Stored entries:
_ _ _

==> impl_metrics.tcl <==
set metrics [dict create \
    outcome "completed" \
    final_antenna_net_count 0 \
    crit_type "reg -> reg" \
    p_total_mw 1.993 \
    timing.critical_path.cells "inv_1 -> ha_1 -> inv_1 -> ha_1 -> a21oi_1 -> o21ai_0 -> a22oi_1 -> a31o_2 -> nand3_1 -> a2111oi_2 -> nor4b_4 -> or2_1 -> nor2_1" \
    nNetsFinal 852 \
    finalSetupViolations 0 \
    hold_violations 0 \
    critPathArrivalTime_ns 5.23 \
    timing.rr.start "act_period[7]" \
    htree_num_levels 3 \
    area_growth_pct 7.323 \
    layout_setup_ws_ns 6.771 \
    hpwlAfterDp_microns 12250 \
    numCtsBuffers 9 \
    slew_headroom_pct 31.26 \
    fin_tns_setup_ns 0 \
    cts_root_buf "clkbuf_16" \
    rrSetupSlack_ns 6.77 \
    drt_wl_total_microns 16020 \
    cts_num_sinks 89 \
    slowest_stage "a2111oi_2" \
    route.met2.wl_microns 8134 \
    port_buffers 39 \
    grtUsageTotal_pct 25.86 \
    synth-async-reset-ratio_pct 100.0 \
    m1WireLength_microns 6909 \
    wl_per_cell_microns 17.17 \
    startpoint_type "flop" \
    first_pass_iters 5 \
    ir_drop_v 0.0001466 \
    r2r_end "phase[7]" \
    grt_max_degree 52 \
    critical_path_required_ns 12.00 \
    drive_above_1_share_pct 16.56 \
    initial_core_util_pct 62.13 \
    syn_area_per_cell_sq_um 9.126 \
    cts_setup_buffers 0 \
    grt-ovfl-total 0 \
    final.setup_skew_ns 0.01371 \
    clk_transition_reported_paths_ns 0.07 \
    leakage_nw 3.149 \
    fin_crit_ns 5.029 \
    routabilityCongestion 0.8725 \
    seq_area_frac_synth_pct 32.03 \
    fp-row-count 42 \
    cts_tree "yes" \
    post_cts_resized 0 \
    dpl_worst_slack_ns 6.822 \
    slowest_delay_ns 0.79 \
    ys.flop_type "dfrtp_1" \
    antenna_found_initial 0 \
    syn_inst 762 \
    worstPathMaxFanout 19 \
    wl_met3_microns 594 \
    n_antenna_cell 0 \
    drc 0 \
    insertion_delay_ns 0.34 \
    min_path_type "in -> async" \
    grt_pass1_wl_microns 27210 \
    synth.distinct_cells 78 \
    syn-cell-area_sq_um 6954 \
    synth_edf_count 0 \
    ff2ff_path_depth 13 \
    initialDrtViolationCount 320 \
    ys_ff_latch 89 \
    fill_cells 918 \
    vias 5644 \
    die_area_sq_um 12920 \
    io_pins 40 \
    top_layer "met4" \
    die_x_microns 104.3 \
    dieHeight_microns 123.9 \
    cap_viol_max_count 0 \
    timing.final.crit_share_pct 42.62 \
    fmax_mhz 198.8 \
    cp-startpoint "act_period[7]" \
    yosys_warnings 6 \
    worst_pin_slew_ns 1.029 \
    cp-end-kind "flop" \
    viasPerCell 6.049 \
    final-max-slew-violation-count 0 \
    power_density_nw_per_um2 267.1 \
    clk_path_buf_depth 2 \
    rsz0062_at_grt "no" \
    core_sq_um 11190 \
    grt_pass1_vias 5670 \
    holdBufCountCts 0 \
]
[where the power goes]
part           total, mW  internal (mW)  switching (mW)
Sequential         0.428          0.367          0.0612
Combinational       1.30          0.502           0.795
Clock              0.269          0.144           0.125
--- src/rtl/rob_pkg.sv ---
// Shared types and pointer helpers for the reorder-buffer controller.
// Pointers carry one extra MSB (wrap bit) so full and empty can be told apart
// when the index bits of head and tail coincide.
package rob_pkg;

  localparam int ROB_PTRWIDTH = 5;
  localparam int ROB_BITWIDTH = 32;
  localparam int ROB_DEPTH    = 1 << ROB_PTRWIDTH;

  typedef logic [ROB_PTRWIDTH-1:0] rob_idx_t;
  typedef logic [ROB_PTRWIDTH:0]   rob_ptr_t;

  // Same index and same wrap bit: nothing allocated.
  function automatic logic ptr_empty(rob_ptr_t h, rob_ptr_t t);
    return h == t;
  endfunction

  // Same index but opposite wrap bits: tail has lapped head exactly once.
  function automatic logic ptr_full(rob_ptr_t h, rob_ptr_t t);
    return (h[ROB_PTRWIDTH-1:0] == t[ROB_PTRWIDTH-1:0]) &&
           (h[ROB_PTRWIDTH] != t[ROB_PTRWIDTH]);
  endfunction

endpackage

--- src/rtl/rob_ctrl_if.sv ---
// Dispatch / writeback / retirement handshake bundle of the ROB controller.
// master = the pipeline side issuing requests, slave = rob_ctrl.
interface rob_ctrl_if #(
  parameter int p_ptrwidth = 5,
  parameter int p_bitwidth = 32
) ();

  logic                  flush;
  logic                  alloc_val;
  logic                  alloc_rdy;
  logic [p_ptrwidth-1:0] alloc_ptr;
  logic                  wb_val;
  logic [p_ptrwidth-1:0] wb_ptr;
  logic [p_bitwidth-1:0] wb_data;
  logic                  wb_err;
  logic                  commit_val;
  logic                  commit_rdy;
  logic [p_ptrwidth-1:0] commit_ptr;
  logic [p_bitwidth-1:0] commit_data;
  logic [p_ptrwidth:0]   count;

  modport master (
    output flush, alloc_val, wb_val, wb_ptr, wb_data, commit_rdy,
    input  alloc_rdy, alloc_ptr, wb_err, commit_val, commit_ptr, commit_data, count
  );

  modport slave (
    input  flush, alloc_val, wb_val, wb_ptr, wb_data, commit_rdy,
    output alloc_rdy, alloc_ptr, wb_err, commit_val, commit_ptr, commit_data, count
  );

endinterface
<file path="config.mk">
export PLATFORM = sky130hd
export DESIGN_NAME = redtin_dump_reader
export DESIGN_NICKNAME = d
export VERILOG_FILES = /design/src/rtl/redtin_pkg.sv /design/src/rtl/redtin_byte_serializer.sv /design/src/rtl/redtin_dump_reader.sv
export SDC_FILE = /design/constraint.sdc
export NUM_CORES = 1
export LEC_CHECK = 0
export CAP_MARGIN = 5
export CORE_ASPECT_RATIO = 0.8
export CORE_MARGIN = 3
export CORE_UTILIZATION = 45
export DETAILED_ROUTE_END_ITERATION = 8
export GPL_TIMING_DRIVEN = 0
export PLACE_DENSITY_LB_ADDON = 0.08
export SLEW_MARGIN = 20
export SYNTH_ARGS = -nofsm -noshare
export SYNTH_HDL_FRONTEND = slang
export SYNTH_SLANG_ARGS = --single-unit
</file>
<file path="constraint.sdc">
create_clock -name clk -period 13.4 [get_ports clk]
set_input_delay 2.01 -clock clk [delete_from_list [all_inputs] [get_ports clk]]
set_output_delay 2.01 -clock clk [all_outputs]
set_load 0.05 [all_outputs]
</file>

_ _ _

- _Exercise aim_: All of the lines above must be returned exactly.

- _Written answer_:
==> impl_metrics.tcl <==
set metrics [dict create \
    outcome "completed" \
    final_antenna_net_count 0 \
    crit_type "reg -> reg" \
    p_total_mw 1.993 \
    timing.critical_path.cells "inv_1 -> ha_1 -> inv_1 -> ha_1 -> a21oi_1 -> o21ai_0 -> a22oi_1 -> a31o_2 -> nand3_1 -> a2111oi_2 -> nor4b_4 -> or2_1 -> nor2_1" \
    nNetsFinal 852 \
    finalSetupViolations 0 \
    hold_violations 0 \
    critPathArrivalTime_ns 5.23 \
    timing.rr.start "act_period[7]" \
    htree_num_levels 3 \
    area_growth_pct 7.323 \
    layout_setup_ws_ns 6.771 \
    hpwlAfterDp_microns 12250 \
    numCtsBuffers 9 \
    slew_headroom_pct 31.26 \
    fin_tns_setup_ns 0 \
    cts_root_buf "clkbuf_16" \
    rrSetupSlack_ns 6.77 \
    drt_wl_total_microns 16020 \
    cts_num_sinks 89 \
    slowest_stage "a2111oi_2" \
    route.met2.wl_microns 8134 \
    port_buffers 39 \
    grtUsageTotal_pct 25.86 \
    synth-async-reset-ratio_pct 100.0 \
    m1WireLength_microns 6909 \
    wl_per_cell_microns 17.17 \
    startpoint_type "flop" \
    first_pass_iters 5 \
    ir_drop_v 0.0001466 \
    r2r_end "phase[7]" \
    grt_max_degree 52 \
    critical_path_required_ns 12.00 \
    drive_above_1_share_pct 16.56 \
    initial_core_util_pct 62.13 \
    syn_area_per_cell_sq_um 9.126 \
    cts_setup_buffers 0 \
    grt-ovfl-total 0 \
    final.setup_skew_ns 0.01371 \
    clk_transition_reported_paths_ns 0.07 \
    leakage_nw 3.149 \
    fin_crit_ns 5.029 \
    routabilityCongestion 0.8725 \
    seq_area_frac_synth_pct 32.03 \
    fp-row-count 42 \
    cts_tree "yes" \
    post_cts_resized 0 \
    dpl_worst_slack_ns 6.822 \
    slowest_delay_ns 0.79 \
    ys.flop_type "dfrtp_1" \
    antenna_found_initial 0 \
    syn_inst 762 \
    worstPathMaxFanout 19 \
    wl_met3_microns 594 \
    n_antenna_cell 0 \
    drc 0 \
    insertion_delay_ns 0.34 \
    min_path_type "in -> async" \
    grt_pass1_wl_microns 27210 \
    synth.distinct_cells 78 \
    syn-cell-area_sq_um 6954 \
    synth_edf_count 0 \
    ff2ff_path_depth 13 \
    initialDrtViolationCount 320 \
    ys_ff_latch 89 \
    fill_cells 918 \
    vias 5644 \
    die_area_sq_um 12920 \
    io_pins 40 \
    top_layer "met4" \
    die_x_microns 104.3 \
    dieHeight_microns 123.9 \
    cap_viol_max_count 0 \
    timing.final.crit_share_pct 42.62 \
    fmax_mhz 198.8 \
    cp-startpoint "act_period[7]" \
    yosys_warnings 6 \
    worst_pin_slew_ns 1.029 \
    cp-end-kind "flop" \
    viasPerCell 6.049 \
    final-max-slew-violation-count 0 \
    power_density_nw_per_um2 267.1 \
    clk_path_buf_depth 2 \
    rsz0062_at_grt "no" \
    core_sq_um 11190 \
    grt_pass1_vias 5670 \
    holdBufCountCts 0 \
]
[where the power goes]
part           total, mW  internal (mW)  switching (mW)
Sequential         0.428          0.367          0.0612
Combinational       1.30          0.502           0.795
Clock              0.269          0.144           0.125
--- src/rtl/rob_pkg.sv ---
// Shared types and pointer helpers for the reorder-buffer controller.
// Pointers carry one extra MSB (wrap bit) so full and empty can be told apart
// when the index bits of head and tail coincide.
package rob_pkg;

  localparam int ROB_PTRWIDTH = 5;
  localparam int ROB_BITWIDTH = 32;
  localparam int ROB_DEPTH    = 1 << ROB_PTRWIDTH;

  typedef logic [ROB_PTRWIDTH-1:0] rob_idx_t;
  typedef logic [ROB_PTRWIDTH:0]   rob_ptr_t;

  // Same index and same wrap bit: nothing allocated.
  function automatic logic ptr_empty(rob_ptr_t h, rob_ptr_t t);
    return h == t;
  endfunction

  // Same index but opposite wrap bits: tail has lapped head exactly once.
  function automatic logic ptr_full(rob_ptr_t h, rob_ptr_t t);
    return (h[ROB_PTRWIDTH-1:0] == t[ROB_PTRWIDTH-1:0]) &&
           (h[ROB_PTRWIDTH] != t[ROB_PTRWIDTH]);
  endfunction

endpackage

--- src/rtl/rob_ctrl_if.sv ---
// Dispatch / writeback / retirement handshake bundle of the ROB controller.
// master = the pipeline side issuing requests, slave = rob_ctrl.
interface rob_ctrl_if #(
  parameter int p_ptrwidth = 5,
  parameter int p_bitwidth = 32
) ();

  logic                  flush;
  logic                  alloc_val;
  logic                  alloc_rdy;
  logic [p_ptrwidth-1:0] alloc_ptr;
  logic                  wb_val;
  logic [p_ptrwidth-1:0] wb_ptr;
  logic [p_bitwidth-1:0] wb_data;
  logic                  wb_err;
  logic                  commit_val;
  logic                  commit_rdy;
  logic [p_ptrwidth-1:0] commit_ptr;
  logic [p_bitwidth-1:0] commit_data;
  logic [p_ptrwidth:0]   count;

  modport master (
    output flush, alloc_val, wb_val, wb_ptr, wb_data, commit_rdy,
    input  alloc_rdy, alloc_ptr, wb_err, commit_val, commit_ptr, commit_data, count
  );

  modport slave (
    input  flush, alloc_val, wb_val, wb_ptr, wb_data, commit_rdy,
    output alloc_rdy, alloc_ptr, wb_err, commit_val, commit_ptr, commit_data, count
  );

endinterface
<file path="config.mk">
export PLATFORM = sky130hd
export DESIGN_NAME = redtin_dump_reader
export DESIGN_NICKNAME = d
export VERILOG_FILES = /design/src/rtl/redtin_pkg.sv /design/src/rtl/redtin_byte_serializer.sv /design/src/rtl/redtin_dump_reader.sv
export SDC_FILE = /design/constraint.sdc
export NUM_CORES = 1
export LEC_CHECK = 0
export CAP_MARGIN = 5
export CORE_ASPECT_RATIO = 0.8
export CORE_MARGIN = 3
export CORE_UTILIZATION = 45
export DETAILED_ROUTE_END_ITERATION = 8
export GPL_TIMING_DRIVEN = 0
export PLACE_DENSITY_LB_ADDON = 0.08
export SLEW_MARGIN = 20
export SYNTH_ARGS = -nofsm -noshare
export SYNTH_HDL_FRONTEND = slang
export SYNTH_SLANG_ARGS = --single-unit
</file>
<file path="constraint.sdc">
create_clock -name clk -period 13.4 [get_ports clk]
set_input_delay 2.01 -clock clk [delete_from_list [all_inputs] [get_ports clk]]
set_output_delay 2.01 -clock clk [all_outputs]
set_load 0.05 [all_outputs]
</file>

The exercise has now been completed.